_ABOUT THIS EXERCISE_
Copy verbatim the block of lines in the entries below whose first line contains "export CORE_AREA = 10 10 70 70" and whose last line contains "set non_clock_inputs [all_inputs -no_clocks]". Leave out all other lines.

(Stored data entries)
==*==
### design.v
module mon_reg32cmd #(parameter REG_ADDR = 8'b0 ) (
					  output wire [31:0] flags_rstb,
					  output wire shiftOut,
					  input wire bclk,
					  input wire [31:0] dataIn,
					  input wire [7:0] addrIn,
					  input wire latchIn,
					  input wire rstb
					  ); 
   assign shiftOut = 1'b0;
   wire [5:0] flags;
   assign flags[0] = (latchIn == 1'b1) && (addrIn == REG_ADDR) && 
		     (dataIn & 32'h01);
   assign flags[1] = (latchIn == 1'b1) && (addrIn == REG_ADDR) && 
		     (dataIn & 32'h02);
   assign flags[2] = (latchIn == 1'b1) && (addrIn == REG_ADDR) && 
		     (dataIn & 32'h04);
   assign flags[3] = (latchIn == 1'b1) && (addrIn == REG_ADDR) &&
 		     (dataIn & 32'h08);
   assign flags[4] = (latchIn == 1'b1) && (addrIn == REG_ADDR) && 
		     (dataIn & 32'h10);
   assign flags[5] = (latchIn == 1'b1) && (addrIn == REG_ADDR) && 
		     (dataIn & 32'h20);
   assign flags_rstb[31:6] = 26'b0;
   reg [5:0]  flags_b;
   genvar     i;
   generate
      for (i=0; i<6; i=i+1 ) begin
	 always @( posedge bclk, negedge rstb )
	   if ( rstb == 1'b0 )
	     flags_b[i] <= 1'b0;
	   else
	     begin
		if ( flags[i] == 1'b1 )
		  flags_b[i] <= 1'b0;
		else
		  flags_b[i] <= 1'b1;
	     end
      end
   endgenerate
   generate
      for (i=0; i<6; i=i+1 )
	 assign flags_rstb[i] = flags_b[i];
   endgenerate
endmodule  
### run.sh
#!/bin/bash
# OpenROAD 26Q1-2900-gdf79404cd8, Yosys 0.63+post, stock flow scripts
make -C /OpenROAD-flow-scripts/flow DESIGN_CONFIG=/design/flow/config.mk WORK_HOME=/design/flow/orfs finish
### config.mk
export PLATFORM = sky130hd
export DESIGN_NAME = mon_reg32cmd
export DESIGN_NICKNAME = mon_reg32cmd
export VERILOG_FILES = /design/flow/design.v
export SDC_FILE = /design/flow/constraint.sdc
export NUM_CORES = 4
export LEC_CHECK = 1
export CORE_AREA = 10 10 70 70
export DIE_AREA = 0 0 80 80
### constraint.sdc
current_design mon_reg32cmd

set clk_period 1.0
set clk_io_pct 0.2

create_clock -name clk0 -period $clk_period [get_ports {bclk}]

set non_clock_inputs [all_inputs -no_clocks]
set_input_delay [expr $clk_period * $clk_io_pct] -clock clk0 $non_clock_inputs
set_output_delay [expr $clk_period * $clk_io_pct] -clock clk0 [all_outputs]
==*==
_ANSWER TO THE EXERCISE_
export CORE_AREA = 10 10 70 70
export DIE_AREA = 0 0 80 80
### constraint.sdc
current_design mon_reg32cmd

set clk_period 1.0
set clk_io_pct 0.2

create_clock -name clk0 -period $clk_period [get_ports {bclk}]

set non_clock_inputs [all_inputs -no_clocks]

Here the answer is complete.